Optimizing for position without checking intent
Climbing from #8 to #3 for âhow to use YouTubeâ will get you more views. It will not get you more customers. Before celebrating a position improvement, ask: âWould someone typing this keyword ever pay me for something?â If the answer is no, the ranking does not matter.
Ignoring the competitive context
Your position alone does not tell the full story. Ranking #5 behind four videos with millions of views from major channels is a different situation than ranking #5 behind four videos with 2,000 views from channels your size. The competitive context tells you whether to fight for #1 or move to a less contested keyword.
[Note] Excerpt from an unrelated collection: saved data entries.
===== src/fixed_point_alu_defines.svh =====
// Assertion macros for the fixed-point ALU.
// Included by fixed_point_alu.sv, the RTL file with concurrent assertions; no dependencies.
`ifndef FIXED_POINT_ALU_DEFINES_SVH
`define FIXED_POINT_ALU_DEFINES_SVH

`ifndef ASSERT_OFF

// Check a condition that must hold in the same cycle as its trigger
`define FPA_ASSERT_NOW(lbl, clk, rst_n, ante, cons) \
    lbl: assert property (@(posedge clk) disable iff (!rst_n) (ante) |-> cons) \
        else $error("fixed_point_alu: check failed");

// Check a condition that must hold in the cycle after its trigger
`define FPA_ASSERT_NEXT(lbl, clk, rst_n, ante, cons) \
    lbl: assert property (@(posedge clk) disable iff (!rst_n) (ante) |=> cons) \
        else $error("fixed_point_alu: check failed");

`else

`define FPA_ASSERT_NOW(lbl, clk, rst_n, ante, cons)
`define FPA_ASSERT_NEXT(lbl, clk, rst_n, ante, cons)

`endif

`endif


===== src/fpa_pkg.sv =====
// Shared constants, operation codes and pipeline types of the fixed-point ALU.
// No dependencies; used by every module of the block.
`default_nettype none

package fpa_pkg;

    // Number format
    localparam int DATA_W    = 32;
    localparam int FRAC_BITS = 8;

    // Quotient magnitude width: |a| needs DATA_W bits, shifted left by FRAC_BITS
    localparam int QUOT_W    = DATA_W + FRAC_BITS;

    // Cycles from an accepted beat to its result strobe
    localparam int LATENCY   = QUOT_W + 3;

    // Operation codes
    localparam logic [3:0] OP_ADD     = 4'd0;
    localparam logic [3:0] OP_SUB     = 4'd1;
    localparam logic [3:0] OP_MUL     = 4'd2;
    localparam logic [3:0] OP_DIV     = 4'd3;
    localparam logic [3:0] OP_GT      = 4'd4;
    localparam logic [3:0] OP_LT      = 4'd5;
    localparam logic [3:0] OP_GE      = 4'd6;
    localparam logic [3:0] OP_LE      = 4'd7;
    localparam logic [3:0] OP_EQ      = 4'd8;
    localparam logic [3:0] OP_NE      = 4'd9;
    localparam logic [3:0] OP_MIN     = 4'd10;
    localparam logic [3:0] OP_MAX     = 4'd11;
    localparam logic [3:0] OP_INC     = 4'd12;
    localparam logic [3:0] OP_DEC     = 4'd13;
    localparam logic [3:0] OP_INT2FIX = 4'd14;
    localparam logic [3:0] OP_FIX2INT = 4'd15;

    // Payload of one beat inside the divider pipeline
    typedef struct packed {
        logic              is_div;  // result comes from the quotient
        logic              neg;     // quotient sign is negative
        logic              dz;      // divisor was zero
        logic              cmp;     // comparison outcome
        logic [DATA_W-1:0] value;   // result of every non-divide operation
        logic [DATA_W-1:0] rem;     // partial remainder
        logic [QUOT_W-1:0] nq;      // dividend bits on top, quotient bits below
        logic [DATA_W-1:0] den;     // divisor magnitude
    } fpa_stage_t;

endpackage

`default_nettype wire


===== src/fpa_back.sv =====
// Result stage of the fixed-point ALU: quotient sign fix and output registers.
// Uses fpa_pkg for widths and the stage type.
`default_nettype none

module fpa_back (
    input  wire logic                         clk,
    input  wire logic                         rst_n,
    input  wire logic                         in_valid,
    input  wire fpa_pkg::fpa_stage_t          in_stage,
    output logic                              done,
    output logic signed [fpa_pkg::DATA_W-1:0] result_value,
    output logic                              compare_true,
    output logic                              divide_by_zero
);

    logic                       done_reg;
    logic [fpa_pkg::DATA_W-1:0] value_reg;
    logic [fpa_pkg::DATA_W-1:0] value_next;
    logic                       cmp_reg;
    logic                       dz_reg;
    logic [fpa_pkg::DATA_W-1:0] quot;

    // Keep the low word of the quotient magnitude
    assign quot = in_stage.nq[fpa_pkg::DATA_W-1:0];

    // Pass non-divide values through; apply the quotient sign, zero on a zero divisor
    always_comb
    begin
        if (!in_stage.is_div)
        begin
            value_next = in_stage.value;
        end
        else if (in_stage.dz)
        begin
            value_next = '0;
        end
        else
        begin
            value_next = in_stage.neg ? -quot : quot;
        end
    end

    // Strobe one result beat per valid stage
    always_ff @(posedge clk or negedge rst_n)
    begin
        if (!rst_n)
        begin
            done_reg <= 1'b0;
        end
        else
        begin
            done_reg <= in_valid;
        end
    end

    // Hold the result payload
    always_ff @(posedge clk)
    begin
        value_reg <= value_next;
        cmp_reg   <= in_stage.cmp;
        dz_reg    <= in_stage.is_div & in_stage.dz;
    end

    assign done           = done_reg;
    assign result_value   = $signed(value_reg);
    assign compare_true   = cmp_reg;
    assign divide_by_zero = dz_reg;

endmodule

`default_nettype wire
Confusing YouTube search rankings with YouTube suggested traffic
YouTube search and YouTube suggested are two completely different traffic sources. You can rank #1 for a keyword in search but get most of your views from suggested videos (which have nothing to do with keywords). When you check rankings, you are checking search. Make sure you know which source drives your business-relevant traffic before optimizing.
Common Questions
Can I check YouTube keyword rankings for free?
Yes. YouTube Studio shows basic search terms data for free, though it hides your actual position. The SellonTube YouTube Ranking Checker lets you check where any video ranks for any keyword at no cost, with no login required.
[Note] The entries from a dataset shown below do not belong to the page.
<file path="config.mk">
export PLATFORM = sky130hd
export DESIGN_NAME = fpa_front
export DESIGN_NICKNAME = d
export VERILOG_FILES = /design/src/fixed_point_alu_defines.svh /design/src/fpa_pkg.sv /design/src/fpa_front.sv
export SDC_FILE = /design/constraint.sdc
export NUM_CORES = 2
export LEC_CHECK = 0
export CAP_MARGIN = 5
export CORE_UTILIZATION = 46
export CTS_CLUSTER_SIZE = 30
export DETAILED_ROUTE_END_ITERATION = 10
export DONT_BUFFER_PORTS = 1
export GPL_ROUTABILITY_DRIVEN = 0
export PLACE_DENSITY = 0.66
export SETUP_SLACK_MARGIN = 0.05
export SLEW_MARGIN = 0
export SYNTH_ARGS = -nofsm -noshare
export SYNTH_HDL_FRONTEND = slang
export SYNTH_SLANG_ARGS = --single-unit
</file>
<file path="constraint.sdc">
create_clock -name clk -period 2.4 [get_ports clk]
set_input_delay 0.48 -clock clk [delete_from_list [all_inputs] [get_ports clk]]
set_output_delay 0.48 -clock clk [all_outputs]
set_load 0.05 [all_outputs]
</file>
<file path="src/fixed_point_alu_defines.svh">
// Assertion macros for the fixed-point ALU.
// Included by fixed_point_alu.sv, the RTL file with concurrent assertions; no dependencies.
`ifndef FIXED_POINT_ALU_DEFINES_SVH
`define FIXED_POINT_ALU_DEFINES_SVH

`ifndef ASSERT_OFF

// Check a condition that must hold in the same cycle as its trigger
`define FPA_ASSERT_NOW(lbl, clk, rst_n, ante, cons) \
    lbl: assert property (@(posedge clk) disable iff (!rst_n) (ante) |-> cons) \
        else $error("fixed_point_alu: check failed");

// Check a condition that must hold in the cycle after its trigger
`define FPA_ASSERT_NEXT(lbl, clk, rst_n, ante, cons) \
    lbl: assert property (@(posedge clk) disable iff (!rst_n) (ante) |=> cons) \
        else $error("fixed_point_alu: check failed");

`else

`define FPA_ASSERT_NOW(lbl, clk, rst_n, ante, cons)
`define FPA_ASSERT_NEXT(lbl, clk, rst_n, ante, cons)

`endif

`endif

</file>
<file path="src/fpa_pkg.sv">
// Shared constants, operation codes and pipeline types of the fixed-point ALU.
// No dependencies; used by every module of the block.
`default_nettype none

package fpa_pkg;

    // Number format
    localparam int DATA_W    = 32;
    localparam int FRAC_BITS = 8;

    // Quotient magnitude width: |a| needs DATA_W bits, shifted left by FRAC_BITS
    localparam int QUOT_W    = DATA_W + FRAC_BITS;

    // Cycles from an accepted beat to its result strobe
    localparam int LATENCY   = QUOT_W + 3;

    // Operation codes
    localparam logic [3:0] OP_ADD     = 4'd0;
    localparam logic [3:0] OP_SUB     = 4'd1;
    localparam logic [3:0] OP_MUL     = 4'd2;
    localparam logic [3:0] OP_DIV     = 4'd3;
    localparam logic [3:0] OP_GT      = 4'd4;
    localparam logic [3:0] OP_LT      = 4'd5;
    localparam logic [3:0] OP_GE      = 4'd6;
    localparam logic [3:0] OP_LE      = 4'd7;
    localparam logic [3:0] OP_EQ      = 4'd8;
    localparam logic [3:0] OP_NE      = 4'd9;
    localparam logic [3:0] OP_MIN     = 4'd10;
    localparam logic [3:0] OP_MAX     = 4'd11;
    localparam logic [3:0] OP_INC     = 4'd12;
    localparam logic [3:0] OP_DEC     = 4'd13;
    localparam logic [3:0] OP_INT2FIX = 4'd14;
    localparam logic [3:0] OP_FIX2INT = 4'd15;

    // Payload of one beat inside the divider pipeline
    typedef struct packed {
        logic              is_div;  // result comes from the quotient
        logic              neg;     // quotient sign is negative
        logic              dz;      // divisor was zero
        logic              cmp;     // comparison outcome
        logic [DATA_W-1:0] value;   // result of every non-divide operation
        logic [DATA_W-1:0] rem;     // partial remainder
        logic [QUOT_W-1:0] nq;      // dividend bits on top, quotient bits below
        logic [DATA_W-1:0] den;     // divisor magnitude
    } fpa_stage_t;

endpackage

`default_nettype wire

</file>
<file path="src/fpa_front.sv">
// Front end of the fixed-point ALU: operand decode, simple operations, multiplier.
// Two register stages; uses fpa_pkg for codes and the stage type.
`default_nettype none

module fpa_front (
    input  wire logic                              clk,
    input  wire logic                              rst_n,
    input  wire logic                              in_valid,
    input  wire logic [3:0]                        action,
    input  wire logic signed [fpa_pkg::DATA_W-1:0] operand_a,
    input  wire logic signed [fpa_pkg::DATA_W-1:0] operand_b,
    output logic                                   out_valid,
    output fpa_pkg::fpa_stage_t                    out_stage
);

    typedef struct packed {
        logic                          is_mul;
        logic                          is_div;
        logic                          neg;
        logic                          dz;
        logic                          cmp;
        logic [fpa_pkg::DATA_W-1:0]    value;
        logic [2*fpa_pkg::DATA_W-1:0]  prod;
        logic [fpa_pkg::DATA_W-1:0]    mag_a;
        logic [fpa_pkg::DATA_W-1:0]    mag_b;
    } fpa_pre_t;

    logic                                  pre_valid_reg;
    fpa_pre_t                              pre_reg;
    fpa_pre_t                              pre_next;
    logic signed [2*fpa_pkg::DATA_W-1:0]   product;
    logic                                  stage_valid_reg;
    fpa_pkg::fpa_stage_t                   stage_reg;
    fpa_pkg::fpa_stage_t                   stage_next;

    // Full signed product; the scaling shift waits for the next stage
    assign product = (2*fpa_pkg::DATA_W)'(operand_a) * (2*fpa_pkg::DATA_W)'(operand_b);

    // Decode the operation and work out everything but the quotient
    always_comb
    begin
        pre_next        = '0;
        pre_next.prod   = product;
        pre_next.mag_a  = operand_a[fpa_pkg::DATA_W-1] ? $unsigned(-operand_a)
                                                       : $unsigned(operand_a);
        pre_next.mag_b  = operand_b[fpa_pkg::DATA_W-1] ? $unsigned(-operand_b)
                                                       : $unsigned(operand_b);
        pre_next.neg    = operand_a[fpa_pkg::DATA_W-1] ^ operand_b[fpa_pkg::DATA_W-1];
        case (action)
            fpa_pkg::OP_ADD:     pre_next.value = $unsigned(operand_a + operand_b);
            fpa_pkg::OP_SUB:     pre_next.value = $unsigned(operand_a - operand_b);
            fpa_pkg::OP_MUL:     pre_next.is_mul = 1'b1;
            fpa_pkg::OP_DIV:
            begin
                pre_next.is_div = 1'b1;
                pre_next.dz     = (operand_b == '0);
            end
            fpa_pkg::OP_GT:      pre_next.cmp = (operand_a > operand_b);
            fpa_pkg::OP_LT:      pre_next.cmp = (operand_a < operand_b);
            fpa_pkg::OP_GE:      pre_next.cmp = (operand_a >= operand_b);
            fpa_pkg::OP_LE:      pre_next.cmp = (operand_a <= operand_b);
            fpa_pkg::OP_EQ:      pre_next.cmp = (operand_a == operand_b);
            fpa_pkg::OP_NE:      pre_next.cmp = (operand_a != operand_b);
            fpa_pkg::OP_MIN:     pre_next.value = (operand_a < operand_b) ? operand_a : operand_b;
            fpa_pkg::OP_MAX:     pre_next.value = (operand_a > operand_b) ? operand_a : operand_b;
            fpa_pkg::OP_INC:     pre_next.value = $unsigned(operand_a)
                                                  + {{(fpa_pkg::DATA_W-1){1'b0}}, 1'b1};
            fpa_pkg::OP_DEC:     pre_next.value = $unsigned(operand_a)
                                                  - {{(fpa_pkg::DATA_W-1){1'b0}}, 1'b1};
            fpa_pkg::OP_INT2FIX: pre_next.value = $unsigned(operand_a) << fpa_pkg::FRAC_BITS;
            fpa_pkg::OP_FIX2INT: pre_next.value = $unsigned(operand_a >>> fpa_pkg::FRAC_BITS);
            default:             pre_next.value = '0;
        endcase
    end

    // Advance the valid bits
    always_ff @(posedge clk or negedge rst_n)
    begin
        if (!rst_n)
        begin
            pre_valid_reg   <= 1'b0;
            stage_valid_reg <= 1'b0;
        end
        else
        begin
            pre_valid_reg   <= in_valid;
            stage_valid_reg <= pre_valid_reg;
        end
    end

    // Scale the product and load the divider operands
    always_comb
    begin
        stage_next        = '0;
        stage_next.is_div = pre_reg.is_div;
        stage_next.neg    = pre_reg.neg;
        stage_next.dz     = pre_reg.dz;
        stage_next.cmp    = pre_reg.cmp;
        stage_next.value  = pre_reg.is_mul
            ? pre_reg.prod[fpa_pkg::FRAC_BITS+fpa_pkg::DATA_W-1:fpa_pkg::FRAC_BITS]
            : pre_reg.value;
        stage_next.nq     = {pre_reg.mag_a, {fpa_pkg::FRAC_BITS{1'b0}}};
        stage_next.den    = pre_reg.mag_b;
    end

    // Hold the payload of both stages
    always_ff @(posedge clk)
    begin
        pre_reg   <= pre_next;
        stage_reg <= stage_next;
    end

    assign out_valid = stage_valid_reg;
    assign out_stage = stage_reg;

endmodule

`default_nettype wire

</file>
==> reports/qor.txt <==
Min-delay worst type = in2reg
Post-DR wirelength/cell = 22.6 um
Hold slack final = 0.0396 ns
Share of cells above drive strength 1 = 0.195
Slew headroom = 0.518
Maximum number of pins on one net before global-route repair = 49
Fin crit share = 2.63
Starting Density = 0.467
Die height = 280 um
Core area = 76300 um^2
Achievable Freq = 158 MHz
Vias in the first global route = 31100
CTS clock-pin slew for the worst setup and hold paths = 0.07 ns
Async SR Flop Fraction = 0.00851
Crit path top cell by count = fa_1
TritonCTS clock tree = done
Syn Area/Cell = 9.03 um^2
Post-layout util = 0.563
Layout Skew = 0.0287 ns
H-tree levels = 1
IO Port Bufs = 0
CTS sink count = 235
First-pass GRT wire length = 184000 um
Final nets = 5244
GR Util met2 = 0.487
Max reg flops = 133
Antenna Nets Post-Route = 0
Syn Inst Count = 3942
CP max FO = 39
Critical Path AT = 6.83 ns
Met1 Use GR = 0.395
DRT Pass-1 Iters = 6
Die width = 280 um
Status = complete, but fails checks
Total grt overflow = 0
DRC Markers = 0
CTS Buf Count = 29
EDFF count, synth = 0
Worst Tran Pin Value = 0.723 ns
Max cap viols = 0
Failing checks = setup timing
Mapped Area = 35600 um^2
Sequential share of the synthesized area = 0.132
DP Worst Slack = -4.66 ns
Final worst setup slack = -3.92 ns
RSZ-0062 raised after global routing = true
# rows = 101
CP Cell Sequence = and2_4 > fa_1 > fa_1 > inv_1 > fa_1 > fa_1 > fa_1 > inv_2 > fa_1 > fa_1 > fa_1 > ha_4 > a21o_1 > a21o_1 > a21o_1 > nand2_1 > nand2_1 > or3_1 > o21a_4 > a2111oi_4 > nor3_2 > xor2_1
Max Slew Vio Count = 0
DIE AREA = 78500 um^2
Final setup viols = 75
All-Layer GR Usage = 0.312
Final WL = 120000 um
Max stage delay on crit path = 0.57 ns
Vias = 29300
Number of synthesized register bits = 235
Root Buffer = clkbuf_16
Crit-path leading delay family = adder cells
Syn-to-layout area delta = 20.6%
Filler cell count = 6620
Commonest non-fill, non-tap cell in the layout = inv_1
Cell variety after synth = 85
Element type at the critical path end = register
Dominant synthesized flop cell = dfxtp_1
Met3 GRT Util = 0.0780
Worst path required time = 2.91 ns
Worst Path Class, Setup = in2reg
DR vias/cell = 5.50
Yosys warnings = 0
Slowest-stage cell, CP = fa_1
HPWL after DPL = 86200 um
Top Ports = 212
Busiest grt layer = met2
Clk_lat worst skew = 0.63 ns
Final hold violation count = 0
Antenna violations before repair = 10
Setup crit start kind = input pin
Commonest cells after routing, fill and taps aside = 728 x inv_1, 625 x fa_1, 437 x buf_4, 397 x nand2_1, 349 x and2_1
Max clock buf depth = 3
Final min period = 6.32 ns
WP buf/inv = 2
1st-iter DRT viols = 2323
final cells by class:
type                            instances  area (um^2)  area share
Antenna cell                            3         7.51    0.000175
Clock buffer                           38          779      0.0181
Clock inverter                         16          189     0.00440
Inverter                              745         2820      0.0657
Multi-Input combinational cell       2727        28700       0.667
Sequential cell                       235         4720       0.110
Tap cell                             1030         1290      0.0300
Timing Repair Buffer                  540         4490       0.105
kinds of logic (layout without fill, tap and decap cells):
group,count (synthesis),after routing,share of synthesized area
AND/OR/NAND/NOR,1092,1092,0.155
adder cells (fa/ha/maj),895,895,0.450
flip-flops,235,235,0.132
XOR/XNOR,195,195,0.0480
multiplexers,42,42,0.0131
other,1,43,0.000105
buffers and inverters,1020,1339,0.112
AO/OA/AOI/OAI,462,463,0.0889
routing by layer:
layer  share of wire  vias up
met1            0.38    14500
met3            0.11      444
met2            0.44     1574
met5         0.00071        -
li1                -    12800
met4           0.067        6
per-stage QoR:
step / instance area, um^2 / TNS [ns] / std cells
floorplan: 36800 / -169.45 / 3981
CTS: 42200 / -120.22 / 5320
global route: 43000 / -128.60 / 5331
detailed placement: 39800 / -193.50 / 5183
finish: 43000 / -120.78 / 5334
global placement: 39800 / -190.32 / 5183
cells in the mapped netlist (6+ instances only):
master       n  area, um^2
and3_1       8        50.1
and4_1       6        52.6
or3_1        6        37.5
buf_1       16        60.1
o21a_1      11        82.6
ha_1       250        3130
o21ai_0     99         495
nand3_1     36         180
o41ai_1     14         123
nand2_1    413        1550
nor4_1      10        62.6
a21oi_1    108         541
a21o_1      39         293
fa_1       645       12900
a221oi_1    20         175
nor3_1      30         150
nand2b_1    17         106
nand4_1     18         113
clkbuf_1   203         762
a22oi_1     14         105
a2111oi_0    9        78.8
nor2_1     124         465
a31oi_1     14        87.6
a22o_1       6        52.6
xnor2_1    162        1420
o21bai_1    16         120
or2_2        8        50.1
or4_1       14         105
a222oi_1    14         140
mux2_2      37         417
inv_1      743        2790
nor2b_1     18         113
and2_1     360        2250
buf_2       15        75.1
a211oi_1     8        60.1
o31ai_1     24         180
xor2_1      33         289
dfxtp_1    233        4660
buf_4       40         300
a221o_1     13         130
worst reg2reg max path: cells and delay by family (launching register included):
kind,cells,cell delay (ns)
buffers and inverters,1,0.35
multiplexers,1,0.39
flip-flops,1,0.79
timing repair:
action / 4_1_cts / 5_1_grt
cloned: 3 / 0
gates resized for setup: 146 / 125
pin swaps: 80 / 53
setup endpoints to repair: 85 / 88
hold buffers: 56 / 4
hold endpoints to repair: 56 / 4
setup buffers: 26 / 8
path summary, 6_finish.rpt:
kind                          startpoint              to  slack [ns]  cells after the start
hold reg to reg              pre_reg[37]   out_stage[45]        0.33                      0
setup / recovery            operand_a[8]    pre_reg[101]       -3.92                     22
hold / removal             operand_a[31]     pre_reg[58]        0.04                      2
max in group asynchronous          rst_n   pre_valid_reg        2.19                      1
setup reg to reg            pre_reg[164]  out_stage[124]        0.75                      2
min in group asynchronous          rst_n       out_valid        0.09                      1
Power is left out: the tool's default activity adds up to more than one toggle a clock period on the data nets, which glitch-free logic cannot reach.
How often do YouTube rankings change?
YouTube rankings shift faster than Google. A video at position 5 today can move to position 2 or drop to position 15 within a week. Check your most important keywords weekly and after any metadata updates.
Does YouTube Studio show all my ranking keywords?
No. Studio only shows search terms that drove traffic in the last 28 days. It hides keywords where you rank but did not get clicks. It also does not show your exact position.
What to Do This Week
- Write down your top 5 buyer-intent keywords. The ones your customers actually search before purchasing.
- Check each keyword in the YouTube Ranking Checker. Record your position, the #1 video's title, and the average age of top results.
- For any keyword where you rank #3-10, open that video and check whether the title includes the exact keyword in the first 5 words. If not, rewrite it today.
- For any keyword where you do not rank, check whether you have a video targeting it. If not, that is your next video to produce.
- Build your keyword-to-content map using the table format above. One row per keyword.
- Set a weekly Monday reminder to re-check your top 5 keywords. Consistency is what turns a rank check into a growth system.
- For keywords where you rank but get no clicks, rewrite the title to match the format of whatever video holds position #1.
Your YouTube channel is either working for your business or it is not. The ranking data tells you which.